In the New York Times, Mark C. Taylor summarizes why I feel scared:
GRADUATE education is the Detroit of higher learning. Most graduate programs in American universities produce a product for which there is no market (candidates for teaching positions that do not exist) and develop skills for which there is diminishing demand (research in subfields within subfields and publication in journals read by no one other than a few like-minded colleagues), all at a rapidly rising cost (sometimes well over $100,000 in student loans).
His entire article is well worth reading. Unlike him, it makes me very happy to know that I live in a world where, somewhere, a person is making it his job to write about "how the medieval theologian Duns Scotus used citations."

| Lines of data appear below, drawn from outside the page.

`src/rtl/board_scan_if.sv`:
```
// Board scan bus: the composited board in, the row/column drive and the
// end-of-frame strobe out.
//   enable      start/continue scanning
//   board_data  board_data[i] is row i (row 0 is the top row)
//   row_sel     one-hot row drive, bit i drives board row i
//   col_data    column pattern for the selected row
//   frame_done  one-cycle pulse after the last row's final dwell cycle
// master: board source / display consumer side; slave: the scanner.
interface board_scan_if #(
  parameter int board_width  = 9,
  parameter int board_height = 16
);
  logic                                     enable;
  logic [0:board_height-1][board_width-1:0] board_data;
  logic [board_height-1:0]                  row_sel;
  logic [board_width-1:0]                   col_data;
  logic                                     frame_done;

  modport master (
    output enable, board_data,
    input  row_sel, col_data, frame_done
  );

  modport slave (
    input  enable, board_data,
    output row_sel, col_data, frame_done
  );
endinterface

```
`src/rtl/board_scanner.sv`:
```
// Display-side reader of the composited game board. Snapshots the whole board
// at frame start and scans it out row by row (one-hot row select plus column
// pattern), inserting an all-off blanking gap between rows against ghosting.
// frame_done pulses once per frame so board updates can follow frame bounds.
// Ports:
//   clk    system clock
//   reset  synchronous, active-high
//   bus    board_scan_if slave (enable, board_data in; row_sel, col_data,
//          frame_done out, all registered)
//
// state | meaning
// IDLE  | outputs off, waiting for enable
// LATCH | one cycle: snapshot board_data, restart at row 0
// BLANK | blank_cycles of all-off between rows
// SHOW  | dwell_cycles driving row row_idx with its snapshot pattern
module board_scanner #(
  parameter int board_width  = 9,
  parameter int board_height = 16,
  parameter int dwell_cycles = 4,
  parameter int blank_cycles = 1
) (
  input  logic         clk,
  input  logic         reset,
  board_scan_if.slave  bus
);

  localparam int max_dw_bl = (dwell_cycles > blank_cycles) ? dwell_cycles : blank_cycles;
  localparam int max_all   = (max_dw_bl > board_height) ? max_dw_bl : board_height;
  localparam int cnt_w     = (max_all > 1) ? $clog2(max_all) : 1;
  localparam int row_w     = (board_height > 1) ? $clog2(board_height) : 1;

  // Phase counter counts down to zero; zero marks the last cycle of a phase.
  localparam logic [cnt_w-1:0] dwell_load = cnt_w'(dwell_cycles - 1);
  localparam logic [cnt_w-1:0] blank_load = cnt_w'((blank_cycles > 0) ? blank_cycles - 1 : 0);
  localparam logic [row_w-1:0] last_row   = row_w'(board_height - 1);

  typedef enum logic [1:0] {IDLE, LATCH, BLANK, SHOW} state_t;

  state_t                                   state, state_d;
  logic [row_w-1:0]                         row_idx, row_d;
  logic [cnt_w-1:0]                         cnt, cnt_d;
  logic [0:board_height-1][board_width-1:0] snapshot;
  logic                                     snap_load;
  logic [board_height-1:0]                  row_sel_q, row_sel_d;
  logic [board_width-1:0]                   col_q, col_d;
  logic                                     frame_done_q, frame_done_d;

  always_ff @(posedge clk) begin
    if (reset) begin
      state        <= IDLE;
      row_idx      <= '0;
      cnt          <= '0;
      row_sel_q    <= '0;
      col_q        <= '0;
      frame_done_q <= 1'b0;
    end else begin
      state        <= state_d;
      row_idx      <= row_d;
      cnt          <= cnt_d;
      row_sel_q    <= row_sel_d;
      col_q        <= col_d;
      frame_done_q <= frame_done_d;
    end
  end

  // Snapshot content is don't-care after reset, so it carries no reset.
  always_ff @(posedge clk) begin
    if (snap_load) snapshot <= bus.board_data;
  end

  always_comb begin
    state_d      = state;
    row_d        = row_idx;
    cnt_d        = cnt;
    snap_load    = 1'b0;
    frame_done_d = 1'b0;

    case (state)
      IDLE: begin
        if (bus.enable) state_d = LATCH;
      end
      LATCH: begin
        snap_load = 1'b1;
        row_d     = '0;
        if (blank_cycles > 0) begin
          state_d = BLANK;
          cnt_d   = blank_load;
        end else begin
          state_d = SHOW;
          cnt_d   = dwell_load;
        end
      end
      BLANK: begin
        if (cnt == '0) begin
          state_d = SHOW;
          cnt_d   = dwell_load;
        end else begin
          cnt_d = cnt - cnt_w'(1);
        end
      end
      SHOW: begin
        if (cnt != '0) begin
          cnt_d = cnt - cnt_w'(1);
        end else if (row_idx == last_row) begin
          frame_done_d = 1'b1;
          row_d        = '0;
          cnt_d        = '0;
          state_d      = bus.enable ? LATCH : IDLE;
        end else begin
          row_d = row_idx + row_w'(1);
          if (blank_cycles > 0) begin
            state_d = BLANK;
            cnt_d   = blank_load;
          end else begin
            state_d = SHOW;
            cnt_d   = dwell_load;
          end
        end
      end
      default: state_d = IDLE;
    endcase

    // Outputs are registered alongside the state, so they are decoded from
    // the next state. With no blanking, LATCH goes straight to SHOW and the
    // snapshot is being written on that same edge, so row 0 comes straight
    // from board_data.
    row_sel_d = '0;
    col_d     = '0;
    if (state_d == SHOW) begin
      row_sel_d[row_d] = 1'b1;
      col_d            = snap_load ? bus.board_data[row_d] : snapshot[row_d];
    end
  end

  assign bus.row_sel    = row_sel_q;
  assign bus.col_data   = col_q;
  assign bus.frame_done = frame_done_q;

endmodule

```
`src/flat_wrapper.sv`:
```
// flat-port wrapper written by rule: the top's interface ports become plain ports
module board_scanner_flat 
#(
  parameter int board_width  = 9,
  parameter int board_height = 16,
  parameter int dwell_cycles = 4,
  parameter int blank_cycles = 1
)
  (clk, reset, bus_enable, bus_board_data, bus_row_sel, bus_col_data, bus_frame_done);
  board_scan_if #(.board_width(board_width), .board_height(board_height)) bus_i ();
  input  logic clk;
  input  logic reset;
  input wire logic [$bits(bus_i.enable)-1:0] bus_enable;
  input wire logic [$bits(bus_i.board_data)-1:0] bus_board_data;
  output wire logic [$bits(bus_i.row_sel)-1:0] bus_row_sel;
  output wire logic [$bits(bus_i.col_data)-1:0] bus_col_data;
  output wire logic [$bits(bus_i.frame_done)-1:0] bus_frame_done;
  assign bus_i.enable = bus_enable;
  assign bus_i.board_data = bus_board_data;
  assign bus_row_sel = bus_i.row_sel;
  assign bus_col_data = bus_i.col_data;
  assign bus_frame_done = bus_i.frame_done;
  board_scanner #(.board_width(board_width), .board_height(board_height), .dwell_cycles(dwell_cycles), .blank_cycles(blank_cycles)) u_core (.clk(clk), .reset(reset), .bus(bus_i));
endmodule
```
## config.mk

```make
export PLATFORM = sky130hd
export DESIGN_NAME = dram_sequencer
export DESIGN_NICKNAME = d
export VERILOG_FILES = /design/src/rtl/dram_pkg.sv /design/src/rtl/dram_refresh_timer.sv /design/src/rtl/dram_sequencer.sv
export SDC_FILE = /design/constraint.sdc
export NUM_CORES = 1
export LEC_CHECK = 0
export BUFFER_PORTS_ARGS = -buffer_cell sky130_fd_sc_hd__buf_2
export CAP_MARGIN = 20
export CELL_PAD_IN_SITES_DETAIL_PLACEMENT = 1
export CELL_PAD_IN_SITES_GLOBAL_PLACEMENT = 1
export CORE_MARGIN = 2
export CORE_UTILIZATION = 40
export CTS_CLUSTER_DIAMETER = 100
export CTS_CLUSTER_SIZE = 14
export DETAILED_ROUTE_END_ITERATION = 12
export HOLD_SLACK_MARGIN = 0.02
export PLACE_DENSITY = 0.79
export SYNTH_ARGS = -nofsm -noshare
export SYNTH_HDL_FRONTEND = slang
export SYNTH_SLANG_ARGS = --single-unit
```

## constraint.sdc

```tcl
create_clock -name clk -period 5.9 [get_ports clk]
set_clock_uncertainty 0.15 [all_clocks]
set_input_delay 0.295 -clock clk [delete_from_list [all_inputs] [get_ports clk]]
set_output_delay 0.295 -clock clk [all_outputs]
set_load 0.01 [all_outputs]
```

## src/rtl/dram_pkg.sv

```systemverilog
`default_nettype none
// +----------------------------------------------------------------------+
// | Module   : dram_pkg                                                  |
// | Purpose  : Shared types, default timings and helpers for the DRAM    |
// |            RAS/CAS sequencer.                                        |
// | Revision : 1.0  initial release                                      |
// +----------------------------------------------------------------------+
package dram_pkg;

   // Sequencer states; encoding width is explicit so the register is 3 bits.
   typedef enum logic [2:0] {
      ST_IDLE = 3'd0,
      ST_RAS  = 3'd1,
      ST_MUX  = 3'd2,
      ST_CAS  = 3'd3,
      ST_HOLD = 3'd4,
      ST_PRE  = 3'd5,
      ST_REF  = 3'd6
   } dram_state_t;

   // Width of the shared timing down-counter (timings are 1..15 cycles).
   localparam int TCNT_W = 4;

   // Default timings in clk cycles.
   localparam int c_t_ras_mux    = 2;
   localparam int c_t_mux_cas    = 2;
   localparam int c_t_cas        = 4;
   localparam int c_t_pre        = 3;
   localparam int c_t_ref        = 6;
   localparam int c_ref_interval = 1500;

   // Counter load value for a phase lasting 'cycles' clocks (exit at zero).
   function automatic logic [TCNT_W-1:0] tcnt_load(input int cycles);
      return TCNT_W'(cycles - 1);
   endfunction

   // Active-low one-hot strobe for the selected bank.
   function automatic logic [3:0] bank_strobe_n(input logic [1:0] bank);
      logic [3:0] strobe;
      strobe       = 4'hF;
      strobe[bank] = 1'b0;
      return strobe;
   endfunction

endpackage
`default_nettype wire

```

## src/rtl/dram_refresh_timer.sv

```systemverilog
`default_nettype none
// +----------------------------------------------------------------------+
// | Module   : dram_refresh_timer                                        |
// | Purpose  : Periodic refresh tick, pending-refresh flag and sticky    |
// |            overrun flag. Only built when DRAM_AUTO_REFRESH_EN is     |
// |            defined.                                                  |
// | Revision : 1.0  initial release                                      |
// +----------------------------------------------------------------------+
`ifdef DRAM_AUTO_REFRESH_EN
module dram_refresh_timer
   import dram_pkg::*;
#(
   parameter int REF_INTERVAL = c_ref_interval
) (
   input  logic clk,
   input  logic reset_n,
   input  logic refresh_req,
   input  logic ref_take,
   output logic ref_want,
   output logic refresh_overrun
);

   localparam logic [15:0] c_last = 16'(REF_INTERVAL - 1);

   logic [15:0] r_int_cnt;
   logic        r_ref_pend;
   logic        w_tick;

   assign w_tick   = (r_int_cnt == c_last);
   // A fresh request counts in the same cycle it arrives so IDLE can act on it.
   assign ref_want = r_ref_pend | refresh_req | w_tick;

   // Free-running interval counter, one tick every REF_INTERVAL cycles.
   always_ff @(posedge clk) begin
      if (!reset_n)    r_int_cnt <= '0;
      else if (w_tick) r_int_cnt <= '0;
      else             r_int_cnt <= r_int_cnt + 16'd1;
   end

   // Pending flag: merged requests, cleared when the sequencer starts a refresh.
   always_ff @(posedge clk) begin
      if (!reset_n)                    r_ref_pend <= 1'b0;
      else if (ref_take)               r_ref_pend <= 1'b0;
      else if (refresh_req || w_tick)  r_ref_pend <= 1'b1;
   end

   // Sticky overrun: a tick landed while a refresh was still outstanding.
   always_ff @(posedge clk) begin
      if (!reset_n)                  refresh_overrun <= 1'b0;
      else if (w_tick && r_ref_pend) refresh_overrun <= 1'b1;
   end

endmodule
`endif
`default_nettype wire

```

## src/rtl/dram_sequencer.sv

```systemverilog
`default_nettype none
// +----------------------------------------------------------------------+
// | Module   : dram_sequencer                                            |
// | Purpose  : Cycle-accurate RAS/CAS/address-mux sequencer for four     |
// |            DRAM banks, arbitrating bus accesses against RAS-only     |
// |            refresh. Define DRAM_AUTO_REFRESH_EN for the internal     |
// |            refresh interval timer and refresh_overrun output.        |
// | Revision : 1.0  initial release                                      |
// +----------------------------------------------------------------------+
module dram_sequencer
   import dram_pkg::*;
#(
   parameter int T_RAS_MUX = c_t_ras_mux,
   parameter int T_MUX_CAS = c_t_mux_cas,
   parameter int T_CAS     = c_t_cas,
   parameter int T_PRE     = c_t_pre,
   parameter int T_REF     = c_t_ref
`ifdef DRAM_AUTO_REFRESH_EN
   ,
   parameter int REF_INTERVAL = c_ref_interval
`endif
) (
   input  logic       clk,
   input  logic       reset_n,
   input  logic       req,
   input  logic       we,
   input  logic       ram_sel,
   input  logic [1:0] bank,
   input  logic       refresh_req,
   output logic [3:0] ras_n,
   output logic [3:0] cas_n,
   output logic       addr_sel,
   output logic       we_n,
   output logic       done,
   output logic       busy,
   output logic       refresh_ack
`ifdef DRAM_AUTO_REFRESH_EN
   ,
   output logic       refresh_overrun
`endif
);

   dram_state_t       r_state;
   dram_state_t       w_next_state;
   logic [TCNT_W-1:0] r_cnt;
   logic [TCNT_W-1:0] w_cnt_next;
   logic [1:0]        r_bank;
   logic              r_we;
   logic              w_accept;
   logic              w_ref_take;
   logic              w_ref_want;
   logic [3:0]        w_strobe_n;

   assign w_strobe_n = bank_strobe_n(r_bank);

`ifdef DRAM_AUTO_REFRESH_EN
   dram_refresh_timer #(
      .REF_INTERVAL (REF_INTERVAL)
   ) u_refresh_timer (
      .clk             (clk),
      .reset_n         (reset_n),
      .refresh_req     (refresh_req),
      .ref_take        (w_ref_take),
      .ref_want        (w_ref_want),
      .refresh_overrun (refresh_overrun)
   );
`else
   logic r_ref_pend;

   assign w_ref_want = r_ref_pend | refresh_req;

   // Pending refresh: external pulses merge until IDLE starts the refresh.
   always_ff @(posedge clk) begin
      if (!reset_n)         r_ref_pend <= 1'b0;
      else if (w_ref_take)  r_ref_pend <= 1'b0;
      else if (refresh_req) r_ref_pend <= 1'b1;
   end
`endif

   // State, shared timing counter and latched access attributes.
   always_ff @(posedge clk) begin
      if (!reset_n) begin
         r_state <= ST_IDLE;
         r_cnt   <= '0;
         r_bank  <= 2'd0;
         r_we    <= 1'b0;
      end else begin
         r_state <= w_next_state;
         r_cnt   <= w_cnt_next;
         if (w_accept) begin
            r_bank <= bank;
            r_we   <= we;
         end
      end
   end

   // Next state and counter reload; the counter is reloaded on every state entry.
   always_comb begin
      w_next_state = r_state;
      w_cnt_next   = r_cnt;
      w_accept     = 1'b0;
      w_ref_take   = 1'b0;
      case (r_state)
         ST_IDLE: begin
            if (w_ref_want) begin
               w_next_state = ST_REF;
               w_cnt_next   = tcnt_load(T_REF);
               w_ref_take   = 1'b1;
            end else if (req && ram_sel) begin
               w_next_state = ST_RAS;
               w_cnt_next   = tcnt_load(T_RAS_MUX);
               w_accept     = 1'b1;
            end
         end
         ST_RAS: begin
            if (r_cnt == '0) begin
               w_next_state = ST_MUX;
               w_cnt_next   = tcnt_load(T_MUX_CAS);
            end else begin
               w_cnt_next = r_cnt - 1'b1;
            end
         end
         ST_MUX: begin
            if (r_cnt == '0) begin
               w_next_state = ST_CAS;
               w_cnt_next   = tcnt_load(T_CAS);
            end else begin
               w_cnt_next = r_cnt - 1'b1;
            end
         end
         ST_CAS: begin
            if (r_cnt == '0) begin
               // A count of one marks the first HOLD cycle, which raises done.
               w_next_state = ST_HOLD;
               w_cnt_next   = TCNT_W'(1);
            end else begin
               w_cnt_next = r_cnt - 1'b1;
            end
         end
         ST_HOLD: begin
            if (!req) begin
               w_next_state = ST_PRE;
               w_cnt_next   = tcnt_load(T_PRE);
            end else if (r_cnt != '0) begin
               w_cnt_next = r_cnt - 1'b1;
            end
         end
         ST_PRE: begin
            if (r_cnt == '0) begin
               w_next_state = ST_IDLE;
               w_cnt_next   = '0;
            end else begin
               w_cnt_next = r_cnt - 1'b1;
            end
         end
         ST_REF: begin
            if (r_cnt == '0) begin
               w_next_state = ST_PRE;
               w_cnt_next   = tcnt_load(T_PRE);
            end else begin
               w_cnt_next = r_cnt - 1'b1;
            end
         end
         default: begin
            w_next_state = ST_IDLE;
            w_cnt_next   = '0;
         end
      endcase
   end

   // Registered DRAM strobes and status, decoded from the current state.
   always_ff @(posedge clk) begin
      if (!reset_n) begin
         ras_n       <= 4'hF;
         cas_n       <= 4'hF;
         addr_sel    <= 1'b0;
         we_n        <= 1'b1;
         done        <= 1'b0;
         busy        <= 1'b0;
         refresh_ack <= 1'b0;
      end else begin
         ras_n       <= 4'hF;
         cas_n       <= 4'hF;
         addr_sel    <= 1'b0;
         we_n        <= 1'b1;
         done        <= 1'b0;
         refresh_ack <= 1'b0;
         busy        <= (r_state != ST_IDLE);
         case (r_state)
            ST_RAS: begin
               ras_n <= w_strobe_n;
            end
            ST_MUX: begin
               ras_n    <= w_strobe_n;
               addr_sel <= 1'b1;
            end
            ST_CAS, ST_HOLD: begin
               ras_n    <= w_strobe_n;
               cas_n    <= w_strobe_n;
               addr_sel <= 1'b1;
               we_n     <= ~r_we;
               done     <= (r_state == ST_HOLD) && (r_cnt != '0);
            end
            ST_REF: begin
               ras_n       <= 4'h0;
               refresh_ack <= (r_cnt == '0);
            end
            default: begin
            end
         endcase
      end
   end

endmodule
`default_nettype wire

```

# After elaboration in Yosys (flattened, before gate mapping)

Cells that the tools add are included.

Bits in registers: 24
Input port bits: 8
Output and inout port bits: 13
Word-level logic and storage cells: 76

Add/sub/neg operators: 1
$lt $le $gt $ge: 2
Equality and inequality tests: 14
Mux-type cells: 27
Bitwise logic cells: 4
Reduce and logical (&&, ||, !) cells: 16

Operators with widths:

| operator            | count |
|---|---|
| $mux 4              | 8 |
| $mux 3              | 8 |
| $pmux 4 s6          | 1 |
| $pmux 3 s7          | 1 |
| $ne 2x2->1 const B  | 6 |
| $eq 3x3->1 const B  | 3 |
| $pmux 4 s2          | 1 |
| $mux 1              | 7 |
| $reduce_and 7->1    | 1 |
| $eq 3x2->1 const B  | 2 |
| $ne 3x3->1 const B  | 2 |
| $reduce_and 2->1    | 3 |
| $reduce_or 2->1     | 3 |
| $logic_not 4->1     | 1 |
| $not 4->4           | 1 |
| $reduce_bool 4->1   | 1 |
| $reduce_or 4->1     | 1 |
| $sub 4x1->4 const B | 1 |
| $eq 3x1->1 const B  | 1 |
| $logic_and 1x1->1   | 3 |
| $logic_not 3->1     | 1 |
| $lt 2x3->1 const B  | 1 |
| $reduce_bool 3->1   | 1 |
| $reduce_or 3->1     | 1 |
| other kinds (4)     | 5 |

# Logic depth before layout (Yosys ltp)

Depth after elaboration: 6
Mapped depth: 6
Depth with buffers taken out: 6

# Worst setup path before layout

OpenSTA, ideal clock, no wires.

Path kind: register -> register
From: register r_cnt[0]
To: register r_state[0]
Setup time: 0.071 ns
Data arrival time: 1.757 ns
Data required time: 5.679 ns
Setup slack: 3.922 ns
Cell stages (with the launch flop): 7
Buffers on the path: 0
Clock period less this slack: 1.978 ns
Path through: dfxtp_1 inv_1 ha_1 or3b_4 a31o_4 or4_1 a21oi_1

Word-level cells in the longest chain between the ends: 3
Elaborated cells between the ends (all ways): 7
Those cells by class: 5 x eq/ne; 2 x reduce/logical

RTL lines:

| element                               | RTL line             | source |
|---|---|---|
| start, declared                       | dram_sequencer.sv:45 | `logic [TCNT_W-1:0] r_cnt;` |
| start signal, assigned                | dram_sequencer.sv:89 | `r_cnt <= w_cnt_next;` |
| $logic_not 4->1 (*)                   | --                   |  |
| $ne 2x2->1 (no source line)           | --                   |  |
| $reduce_and 7->1 (no source line) (*) | --                   |  |
| end signal, assigned                  | dram_sequencer.sv:88 | `r_state <= w_next_state;` |
| end, declared                         | dram_sequencer.sv:43 | `dram_state_t r_state;` |

Mark *: on every way between the ends. The rest lies on a longest branch, timed or not.
A chain may end at the register's enable or synchronous reset.

# Worst setup path in the final report

From: register r_cnt[0]
To: register r_cnt[2]

Word-level cells in the longest chain between the ends: 4
Elaborated cells between the ends (all ways): 12
Those cells by class: 1 x add/sub; 1 x eq/ne; 7 x mux; 3 x reduce/logical

RTL lines:

| element     | RTL line              | source |
|---|---|---|
| $sub 4x1->4 | --                    |  |
| $mux 4      | dram_sequencer.sv:144 | `end else if (r_cnt != '0) begin` |
| $mux 4      | dram_sequencer.sv:141 | `if (!req) begin` |
| $pmux 4 s6  | dram_sequencer.sv:103 | `case (r_state)` |

Several ways; a longest one is shown, not always the timed one. The select of a mux whose other input is x is not followed.

==> summary.txt <==
Clock tree
  – Skew-Pair Late Insertion Delay: 0.33 ns
  – CTS Hold Bufs: 0
  – H-tree Lvls: 1
  – CTS buffer count: 3
  – Clock root cell: clkbuf_4
  – Clock Sinks: 24
  – Clock Tree Buf Depth: 2
  – Post-cts resize count: 0
  – CTS tree: built
  – Clock Pin Slew Worst Setup and Hold Paths: 0.15 ns
  – Post-CTS Setup Bufs: 0

Floorplan
  – Initial core utilization: 41.2%
  – Rows: 19
  – Core area: 0.00271 sq mm
  – Die area: 0.00323 sq mm
  – Chip Height: 56.8 um
  – # IOs: 21
  – Die W: 56.8 um

Global routing
  – Vias in the first global route: 1074
  – First-pass GRT wire length: 5.10 mm
  – Initial antenna violation count: 0
  – Remaining Overflow, GRT: 0
  – All-Layer GR Usage: 20.0%
  – Largest net degree at the start of global routing: 21

Critical path
  – CP Class: reg -> reg
  – Critical Path Max Stage Delay: 0.68 ns
  – Reg-to-Reg Start: r_cnt[0]
  – Reg2Reg Depth: 6
  – Worst path required time: 5.98 ns
  – Top delay family on crit path: simple AND/OR/NAND/NOR gates
  – CP cell instances: inv_1 -> ha_1 -> nor3b_1 -> a22oi_1 -> a22oi_1 -> nor3_1
  – Reg2reg setup slack: 3.61 ns
  – Setup crit end kind: flop
  – CP Launch Type: flop
  – Crit path max fanout: 6
  – CP Buf/Inv Count: 1
  – Slowest cell on crit path: nor3b_1
  – Reg-to-Reg End: r_cnt[2]
  – Critical path arrival: 2.37 ns
  – Top cell by count, worst path: a22oi_1

Timing
  – Max_slew headroom: 45.2%
  – Final Max Slew Viols: 0
  – RSZ-0062 raised after global routing: false
  – Final min period: 2.29 ns
  – Post-route setup TNS: 0 ns
  – # setup viols final: 0
  – Final Hold Viols: 0
  – Final setup margin: 3.61 ns
  – Fin crit share: 38.8%
  – F_max: 0.436 GHz
  – Tightest Pin Transition: 0.820 ns

Synth
  – Most used DFF post-synth: dfxtp_1
  – Cells after Synth: 129
  – Library cells used by synthesis: 35
  – Warning count from the yosys run: 0
  – Number of synthesized register bits: 24
  – Avg Inst Size Synth: 8.65 sq um
  – Top-area cell type share of the netlist area: 43.0%
  – Asr flop ratio synth: 0%
  – Number of synthesized flops with an enable pin: 0
  – Synth area leader: dfxtp_1
  – Syn Std Cell Area: 0.00112 sq mm
  – Net count after synthesis: 139
  – Top cells by area, synth: dfxtp_1 (43%), nor3_1 (4.9%), nor2_1 (3.7%), nand2_1 (3.4%), nor2b_1 (3.4%)
  – Post-synthesis sequential area ratio: 43.0%

Worst hold path
  – Cells on Worst Hold Path: 3
  – Hold_sp: we
  – Hold crit path type: in -> reg
  – Hold path endpoint: r_we

Placement
  – Dpl hpwl: 2.04 mm
  – Place WS: 3.71 ns
  – Post-DP Area: 0.00122 sq mm
  – IO Port Bufs: 20
  – Final Wtd Congestion: 0.815

Layout
  – Syn-to-layout area delta: 14.2%
  – Post-route cell area: 0.00127 sq mm
  – Antenna cells: 0
  – Filler instances: 347
  – Final net count: 157
  – Ratio of cells with drive above 1 in the final layout: 19.9%
  – Util after Layout: 47.0%

Detailed routing
  – WL per Instance: 16.8 um
  – Starting DRT DRC Count: 20
  – Drt drc: 0
  – 1st-pass router iterations: 4
  – Vias: 1055
  – Post-route ant nets: 0
  – Total Wirelength: 2.97 mm
  – Vias/cell: 5.96

Power and ir drop
  – Worst vdd ir: 0.255 mV
  – Lkg Pwr: 0.000513 uW
  – Total power density per cell area: 490 mW/mm^2

Status
  – Status: completed

Run
  – Max Cap Viol: 0
stage by stage:
stage | instances | total power, uW | hold slack [ns]
floorplan | 129 | 432 | 0.208
CTS | 177 | 627 | 0.0349
global placement | 173 | 486 | 0.215
global route | 177 | 671 | 0.0631
finish | 177 | 625 | 0.0295
detailed placement | 173 | 497 | 0.239
worst min-delay path, cell delays in order:
cell	delay, ns
buf_2	0.07
mux2i_1	0.05
nor2_1	0.07
sequential cells by signal (all words and copies together), names as in the netlist, 2 cells and up:
name     count
cas_n        4
r_bank       2
r_cnt        4
r_state      3
ras_n        4
final cells by class:
cell class	count	area (sq um)	area share, %
tap	31	38.8	3.04
sequential	24	480	37.7
multi-input combinational	94	588	46.1
timing repair buffer	20	100	7.85
clock inverter	1	30.0	2.36
clock buffer	3	22.5	1.77
inverter	4	15.0	1.18
routing by layer:
layer / part of all wire, % / vias up / GRT usage, %
met2: 49 / 24 / 34.6
li1: - / 503 / -
met5: 0 / - / 0
met3: 3.6 / 5 / 2.30
met4: 1.4 / 0 / 6.98
met1: 46 / 523 / 25.8
placed cells by master, fill, tap and decap left out:
cell type  instances
a2111oi_0          1
a211o_2            1
a211oi_1           2
a21oi_1            5
a22oi_1            3
a31o_4             1
a31oi_1            3
and2_0             1
and2_1             2
and4bb_2           1
buf_2             20
bufinv_16          1
clkbuf_4           3
dfxtp_1           24
ha_1               2
inv_1              4
mux2i_1            3
nand2_1           10
nand2b_1           3
nand3_1            3
nand4_1            2
nor2_1            11
nor2b_1            6
nor3_1            11
nor3b_1            1
nor4_1             3
o21a_1             3
o21ai_0            5
o221ai_1           4
o22ai_1            1
o32ai_1            1
or2_2              1
or3b_4             1
or4_1              1
xor2_1             2
worst max path at each step:
stage | from | endpoint | slack (ns) | depth (start not counted)
global placement | r_cnt[0] | r_cnt[2] | 3.81 | 6
global route | r_cnt[0] | r_cnt[2] | 3.43 | 6
floorplan | r_cnt[0] | r_state[0] | 3.92 | 6
finish | r_cnt[0] | r_cnt[2] | 3.61 | 6
detailed placement | r_state[1] | r_state[0] | 3.71 | 4
CTS | r_cnt[0] | r_cnt[2] | 3.62 | 6
power by group:
| part | switching [uW] | internal, uW |
|---|---|---|
| clock | 56.2 | 68.7 |
| combinational | 144 | 109 |
| sequential | 50.4 | 197 |
synth_stat cells, types with 3 or more instances:
library cell  count
o21a_1            3
nor2b_1           6
nor4_1            3
mux2i_1           3
a22oi_1           3
inv_1             4
nor3_1           11
o21ai_0           5
nand3_1           3
o221ai_1          4
dfxtp_1          24
nor2_1           11
a31oi_1           3
clkbuf_1          4
nand2b_1          3
nand2_1          10
a21oi_1           5
logic make-up (layout without fill, tap and decap cells):
logic type,after synthesis,in the layout,share of synthesized area (%)
buf+inv,11,28,4.26
xor+xnor,2,2,1.57
mux,3,3,2.69
simple gates,57,57,26.9
compound gates,30,30,19.3
flops,24,24,43.0
fa+ha+maj,2,2,2.24
No activity file was read; power rests on OpenSTA's default activity.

But, as an indictment of today's American academia, I agreed with most of it - and with his recommendations. Of course academics should specialize, but let's not do it to excess. I suspect one reason why some of today's celebrity intellectuals - like Jared Diamond, Daniel Dennett, and Nassim Taleb - got to be popular is that they can combine and synthesize learning across very different disciplines. This appeals to someone who is intellectually curious about the world and doesn't see everything neatly compartmentalized into categories such as "biology" and "history" and "linguistics".

It's hard to say exactly why, but somehow Taylor's article makes me feel better about academia as a possible career. Maybe it's that his piece's very existence is evidence that there is a shift going on. If I were to start a career in newspapers right now, I would of course do so in the knowledge that one major era in the history of newspapers is ending right now and a new era is beginning - and pretending otherwise would bring me no benefit. I think a similar shift is in the cards for universities. Maybe it won't be as traumatic as what's happening to newspapers (or maybe it will) but I will have to be just as aware of it.

(As an aside, lately I've been reading Neal Stephenson's novel Anathem, whose main characters are the equivalent of academic professor-types in an alternate not-quite-Earth. I'm not saying I want to go live in a concent on Arbre, but I must admit that it's kindled some wistfulness for a life of reading and learning.)